Women’s Health Groups Call For Free Rx Birth Control

There’s something many women of child-bearing age can rally behind in the new health overhaul law: free contraceptives.

At least that’s the idea behind a campaign launched yesterday by the Planned Parenthood Federation of America and the American Congress of Obstetricians and Gynecologists.

Called Birth Control Matters, the initiative aims to make sure all prescription methods of contraception are covered without copays as part of the preventive services package that will be determined sometime in the next year by the Institute of Medicine and the Department of Health and Human Services.

“This is a fundamental economic issue,” Planned Parenthood President Cecile Richards told reporters at a briefing Tuesday. “Women say ‘I could possibly not have to pay $50 a month for birth control pills anymore?’ ”

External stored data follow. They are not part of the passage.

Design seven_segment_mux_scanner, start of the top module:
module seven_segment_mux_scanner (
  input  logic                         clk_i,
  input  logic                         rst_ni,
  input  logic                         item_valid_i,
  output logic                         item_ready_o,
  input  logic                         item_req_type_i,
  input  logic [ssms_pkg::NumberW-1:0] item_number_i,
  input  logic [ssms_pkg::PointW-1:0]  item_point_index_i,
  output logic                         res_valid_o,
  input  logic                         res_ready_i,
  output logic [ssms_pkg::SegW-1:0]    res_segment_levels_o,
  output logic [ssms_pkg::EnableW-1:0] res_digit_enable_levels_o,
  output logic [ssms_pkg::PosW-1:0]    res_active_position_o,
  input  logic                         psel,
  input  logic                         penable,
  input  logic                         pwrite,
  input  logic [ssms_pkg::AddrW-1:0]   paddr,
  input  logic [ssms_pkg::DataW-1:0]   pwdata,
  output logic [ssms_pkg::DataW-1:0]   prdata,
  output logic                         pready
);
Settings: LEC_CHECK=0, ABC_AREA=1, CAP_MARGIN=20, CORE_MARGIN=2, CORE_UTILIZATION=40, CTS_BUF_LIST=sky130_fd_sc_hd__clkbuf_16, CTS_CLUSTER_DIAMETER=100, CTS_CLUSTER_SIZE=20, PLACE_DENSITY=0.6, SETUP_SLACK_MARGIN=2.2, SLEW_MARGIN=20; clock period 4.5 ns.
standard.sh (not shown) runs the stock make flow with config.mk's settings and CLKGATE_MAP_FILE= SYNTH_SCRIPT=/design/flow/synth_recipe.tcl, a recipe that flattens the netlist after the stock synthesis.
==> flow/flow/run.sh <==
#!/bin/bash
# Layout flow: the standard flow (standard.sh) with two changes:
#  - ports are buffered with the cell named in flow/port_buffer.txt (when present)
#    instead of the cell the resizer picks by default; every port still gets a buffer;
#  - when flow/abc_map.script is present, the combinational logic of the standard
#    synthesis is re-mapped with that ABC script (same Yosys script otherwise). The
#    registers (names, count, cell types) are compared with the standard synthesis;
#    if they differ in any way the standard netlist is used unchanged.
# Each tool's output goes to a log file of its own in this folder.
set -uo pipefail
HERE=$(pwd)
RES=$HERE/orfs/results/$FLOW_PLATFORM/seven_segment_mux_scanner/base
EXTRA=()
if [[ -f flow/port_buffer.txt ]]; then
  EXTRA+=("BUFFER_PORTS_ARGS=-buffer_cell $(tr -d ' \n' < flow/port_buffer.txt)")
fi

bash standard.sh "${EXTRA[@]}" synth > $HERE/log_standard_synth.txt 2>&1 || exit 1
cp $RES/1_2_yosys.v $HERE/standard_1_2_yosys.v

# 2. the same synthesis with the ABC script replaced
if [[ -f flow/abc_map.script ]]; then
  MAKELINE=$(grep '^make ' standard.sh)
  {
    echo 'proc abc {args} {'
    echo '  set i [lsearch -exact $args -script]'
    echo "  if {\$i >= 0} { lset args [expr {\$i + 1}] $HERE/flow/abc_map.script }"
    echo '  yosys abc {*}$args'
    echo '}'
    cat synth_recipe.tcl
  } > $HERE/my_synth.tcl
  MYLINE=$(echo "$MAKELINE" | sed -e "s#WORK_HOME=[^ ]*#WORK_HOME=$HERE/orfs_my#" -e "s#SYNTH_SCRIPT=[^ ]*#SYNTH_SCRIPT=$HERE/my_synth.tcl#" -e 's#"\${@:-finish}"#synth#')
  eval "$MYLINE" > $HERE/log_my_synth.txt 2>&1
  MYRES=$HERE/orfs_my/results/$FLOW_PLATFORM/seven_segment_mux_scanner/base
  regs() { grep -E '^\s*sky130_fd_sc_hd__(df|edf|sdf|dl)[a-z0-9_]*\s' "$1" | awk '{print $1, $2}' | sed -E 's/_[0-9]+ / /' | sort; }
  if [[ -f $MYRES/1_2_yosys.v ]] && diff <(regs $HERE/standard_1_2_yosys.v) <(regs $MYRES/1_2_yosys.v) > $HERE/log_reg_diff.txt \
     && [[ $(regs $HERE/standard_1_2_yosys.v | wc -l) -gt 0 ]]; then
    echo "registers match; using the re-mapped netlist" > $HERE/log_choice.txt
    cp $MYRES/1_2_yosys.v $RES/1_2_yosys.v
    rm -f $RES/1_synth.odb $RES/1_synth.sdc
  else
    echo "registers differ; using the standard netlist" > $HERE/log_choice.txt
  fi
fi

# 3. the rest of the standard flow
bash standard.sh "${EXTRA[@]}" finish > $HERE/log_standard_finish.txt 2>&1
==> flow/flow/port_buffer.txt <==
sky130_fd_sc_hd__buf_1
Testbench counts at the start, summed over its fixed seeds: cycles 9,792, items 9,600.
Context: an optimization exercise on an open-source flow, tuned for small area. The choices shown serve that exercise and are no tape-out recipe. Where RTL was checked, it was by simulation tests only, not by an equivalence proof against the original. No functional check of the RTL was part of run 1. No activity file was given, so power comes from the tool's default toggle rates. The flow treats the clock pin as an ideal source, which a real chip does not have.

==> design/flow/config.mk <==
export PLATFORM = sky130hd
export DESIGN_NAME = memory_system
export DESIGN_NICKNAME = memory_system
export VERILOG_FILES = /design/flow/design.v
export SDC_FILE = /design/flow/constraint.sdc
export NUM_CORES = 4
export LEC_CHECK = 0
export CAP_MARGIN = 20
export CORE_MARGIN = 2
export CORE_UTILIZATION = 50
export SLEW_MARGIN = 20
export SYNTH_HIERARCHICAL = 1
export SYNTH_MINIMUM_KEEP_SIZE = 0
==> design/flow/constraint.sdc <==
create_clock -name core_clock -period 5.0 [get_ports {clk}]
set_input_delay 1.0000 -clock core_clock [delete_from_list [all_inputs] [get_ports {clk}]]
set_output_delay 1.0000 -clock core_clock [all_outputs]
set_load 0.01 [all_outputs]
==> design/flow/design.v <==
package memory_map_pkg;
  localparam int unsigned DATA_W     = 8;
  localparam int unsigned ADDR_W     = 8;
  localparam int unsigned NUM_PORTS  = 4;
  localparam int unsigned PORT_BUS_W = NUM_PORTS * DATA_W;
  localparam int unsigned PROG_DEPTH = 128;
  localparam int unsigned RAM_DEPTH  = 96;
  localparam int unsigned MEM_IDX_W  = 7;
  localparam int unsigned PORT_IDX_W = 2;
  localparam logic [ADDR_W-1:0] PROG_BASE  = 8'h00;
  localparam logic [ADDR_W-1:0] PROG_LIMIT = 8'h7F;
  localparam logic [ADDR_W-1:0] RAM_BASE   = 8'h80;
  localparam logic [ADDR_W-1:0] RAM_LIMIT  = 8'hDF;
  localparam logic [ADDR_W-1:0] OUT_BASE   = 8'hE0;
  localparam logic [ADDR_W-1:0] OUT_LIMIT  = 8'hE3;
  localparam logic [ADDR_W-1:0] IN_BASE    = 8'hF0;
  localparam logic [ADDR_W-1:0] IN_LIMIT   = 8'hF3;
  localparam logic [MEM_IDX_W-1:0] LOAD_CNT_MAX = 7'h7F;
  typedef enum logic [1:0] {
    S_LOAD    = 2'd0,
    S_RELEASE = 2'd1,
    S_RUN     = 2'd2
  } load_state_t;
endpackage
module sync_2ff #(
  parameter int unsigned WIDTH = 1
) (
  input  logic             clk,
  input  logic             reset,
  input  logic [WIDTH-1:0] i_d,
  output logic [WIDTH-1:0] o_q
);
  logic [WIDTH-1:0] r_meta;
  logic [WIDTH-1:0] r_sync;
  always_ff @(posedge clk) begin
    r_meta <= i_d;
    r_sync <= r_meta;
  end
  assign o_q = r_sync;
endmodule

But it’s not something for nothing, said ACOG Vice President for Practice Activities Hal Lawrence: “Providing contraceptive care keeps women healthy, and when you keep women healthy they have healthier pregnancies.”

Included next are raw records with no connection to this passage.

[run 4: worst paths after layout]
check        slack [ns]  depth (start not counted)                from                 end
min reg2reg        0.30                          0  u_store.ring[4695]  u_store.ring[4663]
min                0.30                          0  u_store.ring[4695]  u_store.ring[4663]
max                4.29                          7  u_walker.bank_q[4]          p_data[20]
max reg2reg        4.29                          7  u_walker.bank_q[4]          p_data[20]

He says over the years ACOG and other medical experts have assembled a wide body of evidence that planning and spacing pregnancies reduces infant mortality, pregnancy complications, and birth defects; all of which saves the health system far more than the cost of contraception.

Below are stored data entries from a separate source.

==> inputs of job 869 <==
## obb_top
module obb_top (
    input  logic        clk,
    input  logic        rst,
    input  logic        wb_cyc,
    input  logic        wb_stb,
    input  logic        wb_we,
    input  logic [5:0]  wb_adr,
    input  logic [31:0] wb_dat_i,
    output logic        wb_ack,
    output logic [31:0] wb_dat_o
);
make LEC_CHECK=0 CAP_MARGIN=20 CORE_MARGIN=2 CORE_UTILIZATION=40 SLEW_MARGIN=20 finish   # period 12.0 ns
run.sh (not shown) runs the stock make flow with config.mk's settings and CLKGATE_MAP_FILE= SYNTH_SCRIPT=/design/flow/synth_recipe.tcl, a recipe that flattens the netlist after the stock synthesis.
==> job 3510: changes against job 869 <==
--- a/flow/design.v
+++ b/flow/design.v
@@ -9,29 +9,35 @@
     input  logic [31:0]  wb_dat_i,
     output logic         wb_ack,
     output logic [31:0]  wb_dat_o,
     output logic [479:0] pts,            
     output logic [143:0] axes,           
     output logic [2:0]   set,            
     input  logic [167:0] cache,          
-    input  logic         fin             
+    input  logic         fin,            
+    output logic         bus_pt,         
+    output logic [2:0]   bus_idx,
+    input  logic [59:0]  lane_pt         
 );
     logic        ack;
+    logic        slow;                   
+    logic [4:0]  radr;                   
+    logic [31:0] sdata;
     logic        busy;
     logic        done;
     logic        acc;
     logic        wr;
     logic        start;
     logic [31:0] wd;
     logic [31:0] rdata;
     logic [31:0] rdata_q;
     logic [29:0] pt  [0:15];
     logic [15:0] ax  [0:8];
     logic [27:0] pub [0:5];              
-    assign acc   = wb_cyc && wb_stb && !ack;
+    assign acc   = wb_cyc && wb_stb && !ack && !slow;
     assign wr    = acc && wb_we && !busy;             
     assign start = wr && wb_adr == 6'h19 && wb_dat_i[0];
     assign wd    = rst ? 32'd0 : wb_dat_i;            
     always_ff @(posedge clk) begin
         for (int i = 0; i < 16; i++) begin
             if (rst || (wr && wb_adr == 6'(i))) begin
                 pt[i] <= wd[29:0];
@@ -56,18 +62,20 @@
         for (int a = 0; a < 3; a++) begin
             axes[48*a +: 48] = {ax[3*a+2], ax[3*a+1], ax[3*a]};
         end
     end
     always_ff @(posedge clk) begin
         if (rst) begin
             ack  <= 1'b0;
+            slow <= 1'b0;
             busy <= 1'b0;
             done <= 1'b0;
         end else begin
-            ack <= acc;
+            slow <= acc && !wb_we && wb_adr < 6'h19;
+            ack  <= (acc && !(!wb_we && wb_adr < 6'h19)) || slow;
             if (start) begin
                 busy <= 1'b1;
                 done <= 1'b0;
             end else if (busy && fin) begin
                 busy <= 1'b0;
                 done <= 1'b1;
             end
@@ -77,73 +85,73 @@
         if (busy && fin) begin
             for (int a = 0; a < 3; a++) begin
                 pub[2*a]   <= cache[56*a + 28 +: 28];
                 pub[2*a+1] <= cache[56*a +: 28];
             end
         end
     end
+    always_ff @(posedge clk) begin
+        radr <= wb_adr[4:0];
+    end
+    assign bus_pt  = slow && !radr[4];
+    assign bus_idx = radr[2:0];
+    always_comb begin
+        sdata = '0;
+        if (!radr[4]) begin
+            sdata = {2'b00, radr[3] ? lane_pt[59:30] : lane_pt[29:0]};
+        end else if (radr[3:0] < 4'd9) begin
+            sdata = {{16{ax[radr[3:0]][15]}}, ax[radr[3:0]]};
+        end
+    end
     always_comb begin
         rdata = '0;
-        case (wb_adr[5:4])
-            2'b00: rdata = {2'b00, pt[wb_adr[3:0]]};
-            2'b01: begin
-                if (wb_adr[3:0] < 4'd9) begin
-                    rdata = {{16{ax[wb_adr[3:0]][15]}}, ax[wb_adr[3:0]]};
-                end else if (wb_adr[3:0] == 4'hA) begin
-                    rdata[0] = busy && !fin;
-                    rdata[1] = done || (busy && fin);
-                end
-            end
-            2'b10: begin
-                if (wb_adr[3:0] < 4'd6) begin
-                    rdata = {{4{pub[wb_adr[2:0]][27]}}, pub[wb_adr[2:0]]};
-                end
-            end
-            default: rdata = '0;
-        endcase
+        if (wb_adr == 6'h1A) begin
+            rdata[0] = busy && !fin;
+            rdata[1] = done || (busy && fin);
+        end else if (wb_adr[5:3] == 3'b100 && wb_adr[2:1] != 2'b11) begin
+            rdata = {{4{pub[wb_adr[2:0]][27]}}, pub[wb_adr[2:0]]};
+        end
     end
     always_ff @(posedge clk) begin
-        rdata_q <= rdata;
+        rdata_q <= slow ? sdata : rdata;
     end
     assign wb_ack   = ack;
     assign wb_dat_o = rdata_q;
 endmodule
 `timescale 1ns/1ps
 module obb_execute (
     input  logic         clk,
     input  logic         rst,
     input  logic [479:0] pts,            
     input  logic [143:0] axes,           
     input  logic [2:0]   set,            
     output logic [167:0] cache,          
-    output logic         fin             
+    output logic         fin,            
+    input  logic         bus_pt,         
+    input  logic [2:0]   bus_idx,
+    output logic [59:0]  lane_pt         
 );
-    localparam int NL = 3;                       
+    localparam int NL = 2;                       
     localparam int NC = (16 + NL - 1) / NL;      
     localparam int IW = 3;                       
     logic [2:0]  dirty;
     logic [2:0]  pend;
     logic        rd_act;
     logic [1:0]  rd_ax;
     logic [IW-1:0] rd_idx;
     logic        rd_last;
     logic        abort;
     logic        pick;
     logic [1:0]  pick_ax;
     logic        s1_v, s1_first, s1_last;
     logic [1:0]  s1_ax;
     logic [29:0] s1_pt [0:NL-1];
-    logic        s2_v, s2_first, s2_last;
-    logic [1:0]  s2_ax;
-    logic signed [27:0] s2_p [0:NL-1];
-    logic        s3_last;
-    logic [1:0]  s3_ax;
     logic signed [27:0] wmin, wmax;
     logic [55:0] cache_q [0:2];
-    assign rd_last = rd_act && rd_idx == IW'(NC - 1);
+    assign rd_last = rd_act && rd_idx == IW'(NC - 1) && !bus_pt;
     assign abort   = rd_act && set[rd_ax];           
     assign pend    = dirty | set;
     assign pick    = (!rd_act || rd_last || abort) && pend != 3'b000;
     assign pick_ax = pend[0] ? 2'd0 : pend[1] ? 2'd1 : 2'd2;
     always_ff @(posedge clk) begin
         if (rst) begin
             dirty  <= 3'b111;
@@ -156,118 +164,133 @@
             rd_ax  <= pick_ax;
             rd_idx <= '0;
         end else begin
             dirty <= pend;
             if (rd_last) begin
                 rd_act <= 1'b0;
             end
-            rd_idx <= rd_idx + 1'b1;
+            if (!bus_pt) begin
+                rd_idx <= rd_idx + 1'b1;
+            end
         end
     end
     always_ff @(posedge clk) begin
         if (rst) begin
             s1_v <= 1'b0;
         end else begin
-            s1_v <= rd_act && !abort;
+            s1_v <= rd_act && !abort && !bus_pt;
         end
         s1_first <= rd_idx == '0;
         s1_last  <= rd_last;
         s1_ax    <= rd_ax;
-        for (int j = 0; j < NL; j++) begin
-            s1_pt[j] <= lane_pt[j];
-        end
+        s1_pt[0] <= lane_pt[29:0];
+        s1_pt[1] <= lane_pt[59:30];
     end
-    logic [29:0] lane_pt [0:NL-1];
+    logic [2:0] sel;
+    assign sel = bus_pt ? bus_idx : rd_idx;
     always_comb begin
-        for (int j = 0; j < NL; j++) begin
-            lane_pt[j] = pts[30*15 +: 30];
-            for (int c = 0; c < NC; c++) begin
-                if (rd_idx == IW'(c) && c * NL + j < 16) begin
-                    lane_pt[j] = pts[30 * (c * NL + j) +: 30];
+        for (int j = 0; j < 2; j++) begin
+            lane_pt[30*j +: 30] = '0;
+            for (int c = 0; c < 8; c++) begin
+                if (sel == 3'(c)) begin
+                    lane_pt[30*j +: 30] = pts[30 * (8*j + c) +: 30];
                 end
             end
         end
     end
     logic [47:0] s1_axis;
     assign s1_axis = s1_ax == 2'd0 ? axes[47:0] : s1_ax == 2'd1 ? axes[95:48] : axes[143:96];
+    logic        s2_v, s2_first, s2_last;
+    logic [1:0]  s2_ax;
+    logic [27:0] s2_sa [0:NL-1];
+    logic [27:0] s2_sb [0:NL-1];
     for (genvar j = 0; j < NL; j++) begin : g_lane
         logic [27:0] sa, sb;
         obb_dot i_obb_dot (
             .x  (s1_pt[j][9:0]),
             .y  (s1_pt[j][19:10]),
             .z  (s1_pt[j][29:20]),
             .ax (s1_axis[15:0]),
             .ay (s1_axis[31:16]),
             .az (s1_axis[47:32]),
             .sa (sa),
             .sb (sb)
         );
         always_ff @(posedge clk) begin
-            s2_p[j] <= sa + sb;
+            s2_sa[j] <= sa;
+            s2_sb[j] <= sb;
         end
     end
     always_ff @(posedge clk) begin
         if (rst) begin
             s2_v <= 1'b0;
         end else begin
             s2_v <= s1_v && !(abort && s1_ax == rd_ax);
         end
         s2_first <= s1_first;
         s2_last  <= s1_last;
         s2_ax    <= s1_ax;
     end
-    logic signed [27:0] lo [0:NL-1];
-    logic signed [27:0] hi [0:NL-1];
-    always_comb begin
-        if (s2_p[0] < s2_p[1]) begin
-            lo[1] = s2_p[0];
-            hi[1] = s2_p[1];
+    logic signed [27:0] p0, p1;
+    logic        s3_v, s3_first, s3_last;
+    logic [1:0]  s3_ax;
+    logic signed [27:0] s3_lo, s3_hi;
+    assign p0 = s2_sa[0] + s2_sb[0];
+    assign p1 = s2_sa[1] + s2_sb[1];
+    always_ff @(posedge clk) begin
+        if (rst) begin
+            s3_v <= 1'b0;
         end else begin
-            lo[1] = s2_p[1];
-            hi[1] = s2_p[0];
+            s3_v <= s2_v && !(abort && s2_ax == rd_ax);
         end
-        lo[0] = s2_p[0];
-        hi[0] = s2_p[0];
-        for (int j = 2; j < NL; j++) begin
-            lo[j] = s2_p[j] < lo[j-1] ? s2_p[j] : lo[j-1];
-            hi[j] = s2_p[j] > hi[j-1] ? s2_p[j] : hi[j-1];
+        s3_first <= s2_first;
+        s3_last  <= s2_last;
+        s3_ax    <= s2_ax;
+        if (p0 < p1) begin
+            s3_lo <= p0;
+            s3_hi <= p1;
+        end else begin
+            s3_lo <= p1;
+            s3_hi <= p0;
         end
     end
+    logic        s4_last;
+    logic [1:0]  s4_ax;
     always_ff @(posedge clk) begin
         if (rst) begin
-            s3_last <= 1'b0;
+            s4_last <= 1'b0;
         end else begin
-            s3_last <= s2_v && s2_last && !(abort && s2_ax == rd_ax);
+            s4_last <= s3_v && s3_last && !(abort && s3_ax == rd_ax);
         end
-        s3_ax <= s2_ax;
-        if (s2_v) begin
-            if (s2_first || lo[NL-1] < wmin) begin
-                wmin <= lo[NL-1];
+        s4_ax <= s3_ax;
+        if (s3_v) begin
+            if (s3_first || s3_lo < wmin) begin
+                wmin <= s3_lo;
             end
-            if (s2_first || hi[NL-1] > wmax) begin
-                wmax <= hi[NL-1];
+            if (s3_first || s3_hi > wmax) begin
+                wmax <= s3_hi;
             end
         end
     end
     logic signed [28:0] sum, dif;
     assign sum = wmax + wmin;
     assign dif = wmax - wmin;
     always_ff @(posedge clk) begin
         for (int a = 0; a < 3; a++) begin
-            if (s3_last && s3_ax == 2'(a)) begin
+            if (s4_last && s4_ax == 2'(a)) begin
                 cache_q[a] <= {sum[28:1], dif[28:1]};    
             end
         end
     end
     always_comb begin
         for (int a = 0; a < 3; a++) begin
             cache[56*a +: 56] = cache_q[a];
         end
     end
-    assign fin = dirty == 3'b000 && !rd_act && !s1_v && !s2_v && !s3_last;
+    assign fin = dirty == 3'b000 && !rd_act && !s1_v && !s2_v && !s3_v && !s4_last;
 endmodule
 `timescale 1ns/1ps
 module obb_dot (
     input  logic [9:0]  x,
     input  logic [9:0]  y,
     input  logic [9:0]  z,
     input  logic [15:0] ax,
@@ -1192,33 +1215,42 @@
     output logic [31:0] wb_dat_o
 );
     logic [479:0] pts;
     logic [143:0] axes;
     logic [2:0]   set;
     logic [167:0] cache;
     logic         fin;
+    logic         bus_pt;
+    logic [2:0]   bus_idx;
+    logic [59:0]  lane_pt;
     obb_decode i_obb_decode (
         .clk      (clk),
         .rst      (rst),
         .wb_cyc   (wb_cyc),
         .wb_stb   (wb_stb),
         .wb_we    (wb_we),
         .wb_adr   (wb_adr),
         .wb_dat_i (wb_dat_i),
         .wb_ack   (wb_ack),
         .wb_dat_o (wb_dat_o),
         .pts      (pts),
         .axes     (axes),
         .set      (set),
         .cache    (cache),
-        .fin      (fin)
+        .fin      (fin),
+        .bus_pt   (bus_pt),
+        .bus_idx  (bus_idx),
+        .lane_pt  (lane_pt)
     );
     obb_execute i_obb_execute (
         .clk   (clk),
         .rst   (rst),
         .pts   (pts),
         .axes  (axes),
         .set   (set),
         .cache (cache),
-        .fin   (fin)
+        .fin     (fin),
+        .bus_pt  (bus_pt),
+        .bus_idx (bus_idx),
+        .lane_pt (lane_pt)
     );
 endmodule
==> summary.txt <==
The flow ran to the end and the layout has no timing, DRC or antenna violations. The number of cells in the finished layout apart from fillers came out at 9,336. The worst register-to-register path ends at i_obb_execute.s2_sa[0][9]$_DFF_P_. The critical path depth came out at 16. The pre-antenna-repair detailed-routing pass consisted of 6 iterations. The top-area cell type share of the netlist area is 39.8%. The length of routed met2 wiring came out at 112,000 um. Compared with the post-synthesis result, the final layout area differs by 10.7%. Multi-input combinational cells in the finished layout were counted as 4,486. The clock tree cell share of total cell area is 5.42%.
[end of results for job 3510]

The public apparently agrees, according to a new polling done for Planned Parenthood by Hart Research Associates.

More than 70 percent of those polled earlier this summer said prescription birth control should be covered under preventive health care, including 77 percent of Catholic women, 72 percent of GOP women votes and 60 percent of male voters.

“This is different from other aspects of the abortion debate,” Hart Research President Geoff Garin. “Contraception is the middle ground in the abortion wars where those on both sides meet happily.”

Well, not quite everyone. The nation’s Catholic bishops have already objected to including birth control on the list of free preventive services.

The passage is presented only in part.